Mito, antichità e leggenda: storie universali che affiorano corrose dalle profondità, uomini caduti in tentazione e annullati in loro stessi, bellissime fanciulle mitologiche, donne ammalianti ammantate, processioni e ritrovamenti. Tutti galleggiano all’interno di un liquido emotivo nel quale prendere fiato non sempre è possibile. Si procede tra i “corpi” con incedere lento, dimentichi di ogni principio per perdersi nel fluire della melodia d’insieme costellata di messaggi ambivalenti.
Poi, c’è il mare. Il mare è il luogo dell’inconscio e dei fantasmi, il mare porta le eco di Paesi lontani, tutto si amplifica nel mare, i sensi e le percezioni, come una lente d’ingrandimento che permette di coglierne i particolari più minuti. Dal fondo di questo mare emergono reperti, “frammenti” di vite passate, parte di un disegno che, più ampio, li rivela incompiuti solo all’apparenza. Ognuno di loro ha una sua vitalità, una sua fraseologia peculiare, un’armonia particolare.

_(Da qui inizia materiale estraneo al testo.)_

From an optimization exercise on the open Yosys and OpenROAD flow, aimed at small area, a short achievable clock period and few clock cycles; shortcuts taken in it are not production practice.
Function was checked by simulation only, so behaviour that the tests miss may differ from the original.
No activity file was given, so power comes from the tool's default toggle rates.

==> flow/design.v <==
package hkv_pkg;
    localparam int KEY_W   = 31;
    localparam int VALUE_W = 32;
    localparam int OP_W    = 2;
    localparam int STAT_W  = 2;
    localparam int DEFAULT_BUCKETS = 16;
    localparam int DEFAULT_WAYS    = 4;
    localparam logic [OP_W-1:0] OP_INSERT = 2'd0;
    localparam logic [OP_W-1:0] OP_READ   = 2'd1;
    localparam logic [OP_W-1:0] OP_DELETE = 2'd2;
    localparam logic [STAT_W-1:0] ST_DONE      = 2'd0;
    localparam logic [STAT_W-1:0] ST_NOT_FOUND = 2'd1;
    localparam logic [STAT_W-1:0] ST_FULL      = 2'd2;
    localparam logic [VALUE_W-1:0] VAL_MISS = 32'hFFFF_FFFF;
    localparam logic [VALUE_W-1:0] VAL_ACK  = 32'h0000_0001;
    typedef struct packed {
        logic found;
        logic have_free;
    } way_hit_t;
endpackage
import hkv_pkg::*;
module hashed_key_value_table_core
#(
    parameter int BUCKETS = DEFAULT_BUCKETS,
    parameter int WAYS    = DEFAULT_WAYS
)
(
    input  logic                      clk,
    input  logic                      rst_n,
    input  logic                      start,
    output logic                      busy,
    input  logic [OP_W-1:0]           operation,
    input  logic [KEY_W-1:0]          key,
    input  logic signed [VALUE_W-1:0] value,
    output logic                      done,
    output logic signed [VALUE_W-1:0] result_value,
    output logic                      hit,
    output logic [STAT_W-1:0]         status
);
    localparam int BW = 4;             
    localparam int TW = KEY_W - BW;    
    localparam int NW = BUCKETS * WAYS;
    logic [NW*TW-1:0]      tag_mem;      
    logic [NW*VALUE_W-1:0] val_mem;      
    logic [NW-1:0]      valid_q;
    logic               a_vld, b_vld, c_vld, d_vld, e_vld;
    logic [OP_W-1:0]    a_op, b_op, c_op;
    logic [KEY_W-1:0]   a_key, b_key, c_key, d_key;
    logic [VALUE_W-1:0] a_val, b_val, c_val, d_val;
    logic [BUCKETS-1:0] a_bsel;
    logic [WAYS*TW-1:0] b_row;
    logic [WAYS-1:0]    b_rowv;
    logic [3:1]         b_sb, b_eq;
    logic [WAYS-1:0]    c_m, c_v;
    logic               c_sb1, c_eq1;
    logic [WAYS-1:0]    d_ins, d_del;
    logic [NW-1:0]      d_we, d_rs;
    logic               d_k0, d_k1, d_hit, d_dl;
    logic [STAT_W-1:0]  d_st;
    logic [WAYS-1:0]    e_ins, e_del;
    logic               done_q, hit_q;
    logic [VALUE_W-1:0] res_q;
    logic [STAT_W-1:0]  st_q;
    assign busy = 1'b0;
    always_ff @(posedge clk or negedge rst_n)
    begin
        if (!rst_n)
        begin
            a_vld  <= 1'b0;
            b_vld  <= 1'b0;
            c_vld  <= 1'b0;
            d_vld  <= 1'b0;
            e_vld  <= 1'b0;
            done_q <= 1'b0;
        end
        else
        begin
            a_vld  <= start;
            b_vld  <= a_vld;
            c_vld  <= b_vld;
            d_vld  <= c_vld;
            e_vld  <= d_vld;
            done_q <= d_vld;
        end
    end
    always_ff @(posedge clk)
    begin
        a_op  <= operation;
        a_key <= key;
        a_val <= value;
        for (int b = 0; b < BUCKETS; b++)
            a_bsel[b] <= (key[BW-1:0] == BW'(b));
    end
    logic [WAYS*TW-1:0] a_row;
    logic [WAYS-1:0] a_rowv;
    always_comb
    begin
        for (int w = 0; w < WAYS; w++)
        begin
            a_row[w*TW +: TW] = '0;
            a_rowv[w] = 1'b0;
            for (int b = 0; b < BUCKETS; b++)
            begin
                a_row[w*TW +: TW] = a_row[w*TW +: TW] | (tag_mem[(b*WAYS+w)*TW +: TW] & {TW{a_bsel[b]}});
                a_rowv[w] = a_rowv[w] | (valid_q[b*WAYS+w] & a_bsel[b]);
            end
        end
    end
    logic [3:1] a_sb, a_eq;
    always_comb
    begin
        a_sb[1] = b_vld && (a_key[BW-1:0] == b_key[BW-1:0]);
        a_sb[2] = c_vld && (a_key[BW-1:0] == c_key[BW-1:0]);
        a_sb[3] = d_vld && (a_key[BW-1:0] == d_key[BW-1:0]);
        a_eq[1] = (a_key == b_key);
        a_eq[2] = (a_key == c_key);
        a_eq[3] = (a_key == d_key);
    end
    always_ff @(posedge clk)
    begin
        b_op   <= a_op;
        b_key  <= a_key;
        b_val  <= a_val;
        b_row  <= a_row;
        b_rowv <= a_rowv;
        b_sb   <= a_sb;
        b_eq   <= a_eq;
    end
    logic [WAYS-1:0] b_m0, b_m1, b_m2, b_v1, b_v2;
    always_comb
    begin
        for (int w = 0; w < WAYS; w++)
            b_m0[w] = b_rowv[w] && (b_row[w*TW +: TW] == b_key[KEY_W-1:BW]);
        b_v1 = b_rowv;
        b_m1 = b_m0;
        if (b_sb[3])
        begin
            b_v1 = (b_rowv & ~e_del) | e_ins;
            b_m1 = (b_m0 & ~e_del & ~e_ins) | (e_ins & {WAYS{b_eq[3]}});
        end
        b_v2 = b_v1;
        b_m2 = b_m1;
        if (b_sb[2])
        begin
            b_v2 = (b_v1 & ~d_del) | d_ins;
            b_m2 = (b_m1 & ~d_del & ~d_ins) | (d_ins & {WAYS{b_eq[2]}});
        end
    end
    always_ff @(posedge clk)
    begin
        c_op  <= b_op;
        c_key <= b_key;
        c_val <= b_val;
        c_m   <= b_m2;
        c_v   <= b_v2;
        c_sb1 <= b_sb[1];
        c_eq1 <= b_eq[1];
    end
    logic [WAYS-1:0] c_m3, c_v3, c_free;
    logic            c_found, c_has_free;
    logic [WAYS-1:0] c_ins, c_del, c_upd;
    logic            c_rd, c_ack, c_hit;
    logic [STAT_W-1:0] c_st;
    logic [BUCKETS-1:0] c_bsel;
    always_comb
        for (int b = 0; b < BUCKETS; b++)
            c_bsel[b] = (c_key[BW-1:0] == BW'(b));
    always_comb
    begin
        c_v3 = c_v;
        c_m3 = c_m;
        if (c_sb1)
        begin
            c_v3 = (c_v & ~d_del) | d_ins;
            c_m3 = (c_m & ~d_del & ~d_ins) | (d_ins & {WAYS{c_eq1}});
        end
        c_found    = |c_m3;
        c_has_free = ~&c_v3;
        c_free     = '0;
        for (int w = WAYS - 1; w >= 0; w--)
            if (!c_v3[w])
                c_free = WAYS'(1) << w;
        c_ins = '0;
        c_del = '0;
        c_upd = '0;
        c_rd  = 1'b0;
        c_ack = 1'b0;
        c_hit = 1'b0;
        c_st  = ST_NOT_FOUND;
        if (c_vld)
        begin
            case (c_op)
                OP_INSERT:
                begin
                    if (c_found)
                    begin
                        c_upd = c_m3;
                        c_ack = 1'b1;
                        c_hit = 1'b1;
                        c_st  = ST_DONE;
                    end
                    else if (c_has_free)
                    begin
                        c_ins = c_free;
                        c_ack = 1'b1;
                        c_st  = ST_DONE;
                    end
                    else
                        c_st  = ST_FULL;
                end
                OP_READ:
                    if (c_found)
                    begin
                        c_rd  = 1'b1;
                        c_hit = 1'b1;
                        c_st  = ST_DONE;
                    end
                OP_DELETE:
                    if (c_found)
                    begin
                        c_del = c_m3;
                        c_rd  = 1'b1;
                        c_hit = 1'b1;
                        c_st  = ST_DONE;
                    end
                default: ;
            endcase
        end
    end
    always_ff @(posedge clk or negedge rst_n)
    begin
        if (!rst_n)
        begin
            d_ins <= '0;
            d_del <= '0;
            d_dl  <= 1'b0;
            e_ins <= '0;
            e_del <= '0;
        end
        else
        begin
            d_ins <= c_ins;
            d_del <= c_del;
            d_dl  <= |c_del;
            e_ins <= d_ins;
            e_del <= d_del;
        end
    end
    always_ff @(posedge clk)
    begin
        d_key <= c_key;
        d_val <= c_val;
        for (int b = 0; b < BUCKETS; b++)
            for (int w = 0; w < WAYS; w++)
            begin
                d_we[b*WAYS+w] <= c_bsel[b] & (c_ins[w] | c_upd[w]);
                d_rs[b*WAYS+w] <= c_bsel[b] & c_m3[w] & c_rd;
            end
        d_k0  <= !c_rd;
        d_k1  <= !c_rd && !c_ack;
        d_hit <= c_hit;
        d_st  <= c_st;
    end
    always_ff @(posedge clk)
    begin
        for (int i = 0; i < NW; i++)
            if (d_we[i])
            begin
                tag_mem[i*TW +: TW]           <= d_key[KEY_W-1:BW];
                val_mem[i*VALUE_W +: VALUE_W] <= d_val;
            end
    end
    always_ff @(posedge clk or negedge rst_n)
    begin
        if (!rst_n)
            valid_q <= '0;
        else
            for (int i = 0; i < NW; i++)
                if (d_we[i] || (d_rs[i] && d_dl))
                    valid_q[i] <= d_we[i];
    end
    logic [VALUE_W-1:0] d_rval;
    always_comb
    begin
        d_rval = '0;
        for (int i = 0; i < NW; i++)
            d_rval = d_rval | (val_mem[i*VALUE_W +: VALUE_W] & {VALUE_W{d_rs[i]}});
    end
    always_ff @(posedge clk)
    begin
        res_q <= d_rval | {{(VALUE_W-1){d_k1}}, d_k0};
        hit_q <= d_hit;
        st_q  <= d_st;
    end
    assign done         = done_q;
    assign result_value = res_q;
    assign hit          = hit_q;
    assign status       = st_q;
endmodule
clock: 4.5 ns
lec_check: 0
cap_margin: 20
core_margin: 2
core_utilization: 55
cts_cluster_diameter: 80
cts_cluster_size: 25
setup_slack_margin: 2.1
slew_margin: 20
tns_end_percent: 10
run.sh (not shown) runs the stock make flow with config.mk's settings and CLKGATE_MAP_FILE= SYNTH_SCRIPT=/design/flow/synth_recipe.tcl, a recipe that flattens the netlist after the stock synthesis.
Testbench counts at the start, summed over its fixed seeds: cycles 16,040.
Rerun with:
SETUP_SLACK_MARGIN = 1.9   (was 2.1)
TNS_END_PERCENT = unset   (was 10)
Worst hold slack barely changes.
Setup slack degrades by 0.24 ns.
Global-route usage hardly moves.
Via count stays flat.
First-iteration DRC count goes up by 0.97%.
Combinational power stays flat.
Cell count stays flat.
Non-clock buffer count is lower by 3.
Synthesized cell count is unchanged.
Wire length stays flat.
Synthesized area is unchanged.

## static timing again, ports no longer ideal
The results above use ideal ports. As a check the final layouts listed here were re-extracted and re-timed, cells and wires unchanged.
Step 1 assumes that a clkbuf_16 drives the clock port and a buf_2 every other input.
Step 2 also shifts input and output timing later by t, the mid clock arrival at the registers, as if the neighbouring blocks saw the same clock.
Slacks: ideal ports / drivers / drivers and shift; pairs: ideal ports / drivers.
| run | t, ns | slack for setup (ns) | worst setup path after step 2 | latest minus earliest clock arrival (ns) |
|---|---|---|---|---|
| the first run | 1.043 | 1.922 / 1.844 / 1.922 | register to register | 0.087 / 0.087 |
| the second run | 1.040 | 1.681 / 1.681 / 1.681 | register to register | 0.086 / 0.086 |
After both steps setup and hold are still met in every run listed.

Dimensione temporale e spaziale si confondono, riproducendo nel presente situazioni già sentite e lasciandone intendere altre non ancora conosciute.

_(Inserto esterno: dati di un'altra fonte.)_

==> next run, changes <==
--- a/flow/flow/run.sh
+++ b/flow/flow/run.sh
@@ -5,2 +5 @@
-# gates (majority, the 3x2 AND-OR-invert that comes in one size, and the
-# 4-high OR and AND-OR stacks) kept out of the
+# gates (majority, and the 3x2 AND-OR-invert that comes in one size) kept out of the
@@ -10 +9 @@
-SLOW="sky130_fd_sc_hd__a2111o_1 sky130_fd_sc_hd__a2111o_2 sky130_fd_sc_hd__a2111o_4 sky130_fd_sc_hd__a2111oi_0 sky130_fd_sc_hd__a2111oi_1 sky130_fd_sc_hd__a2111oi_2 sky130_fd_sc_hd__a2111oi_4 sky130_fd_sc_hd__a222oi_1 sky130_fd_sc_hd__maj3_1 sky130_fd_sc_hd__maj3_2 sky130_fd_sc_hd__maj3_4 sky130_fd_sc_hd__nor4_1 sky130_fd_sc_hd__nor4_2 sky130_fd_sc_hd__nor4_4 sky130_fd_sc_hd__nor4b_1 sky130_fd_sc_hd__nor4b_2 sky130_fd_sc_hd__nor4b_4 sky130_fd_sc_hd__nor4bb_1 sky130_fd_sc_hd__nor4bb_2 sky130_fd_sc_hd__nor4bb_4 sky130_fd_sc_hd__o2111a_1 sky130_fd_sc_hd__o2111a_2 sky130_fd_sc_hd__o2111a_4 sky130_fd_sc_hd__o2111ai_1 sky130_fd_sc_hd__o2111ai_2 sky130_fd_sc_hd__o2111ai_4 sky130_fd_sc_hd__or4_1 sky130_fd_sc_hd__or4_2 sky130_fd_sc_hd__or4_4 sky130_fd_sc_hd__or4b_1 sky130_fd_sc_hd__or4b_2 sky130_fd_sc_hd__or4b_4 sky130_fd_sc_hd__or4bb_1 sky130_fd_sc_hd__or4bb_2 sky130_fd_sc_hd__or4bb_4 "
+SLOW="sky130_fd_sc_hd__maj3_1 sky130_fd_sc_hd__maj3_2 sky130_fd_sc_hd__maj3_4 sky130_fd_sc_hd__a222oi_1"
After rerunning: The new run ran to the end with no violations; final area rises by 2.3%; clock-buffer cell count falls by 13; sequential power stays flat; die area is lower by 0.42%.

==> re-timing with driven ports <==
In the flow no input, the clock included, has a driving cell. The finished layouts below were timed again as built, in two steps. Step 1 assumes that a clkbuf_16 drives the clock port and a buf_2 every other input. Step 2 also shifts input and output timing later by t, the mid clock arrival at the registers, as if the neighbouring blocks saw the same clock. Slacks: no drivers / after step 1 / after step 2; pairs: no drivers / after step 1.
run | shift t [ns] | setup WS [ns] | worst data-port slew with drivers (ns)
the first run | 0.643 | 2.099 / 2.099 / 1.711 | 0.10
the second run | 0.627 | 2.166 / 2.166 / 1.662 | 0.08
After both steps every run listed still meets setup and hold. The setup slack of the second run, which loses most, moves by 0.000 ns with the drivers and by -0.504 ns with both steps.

Un’innata capacità di indagare l’ambiguità dell’animo umano contraddistingue Cacciotti, che modella le opere tra plasticità e iconografia. Tramite una costante sperimentazione tecnica imprime nella materia, massiccia e pesante in sostanza ma leggera nella resa, ciò che a parole si può forse definire un logoramento evanescente, che quasi scompare dietro a sé stesso. Un’abile manipolazione nella stratificazione delle patine accende le ombre e i riflessi, li infiamma, li fa vibrare di luce che s’infrange sulle forme annullando visivamente il virtuosismo tecnico, esaltandone il carattere.
È arrivato, il Diluvio Universale – the Flood – passato anche, e andato oltre lasciandosi alle spalle altorilievi, formelle, statue di malta e terracotta, pigmenti, ossidi, angeli e sirene. Una voce dagli abissi risale in superficie – “Poi un giorno, quando smise di piovere, cominciò a splendere il sole.” [cit. Genesi] – e s’abbandona la fisicità in favore del linguaggio silenzioso dell’anima con un unico varco d’entrata, ma con una quantità infinita di uscite possibili.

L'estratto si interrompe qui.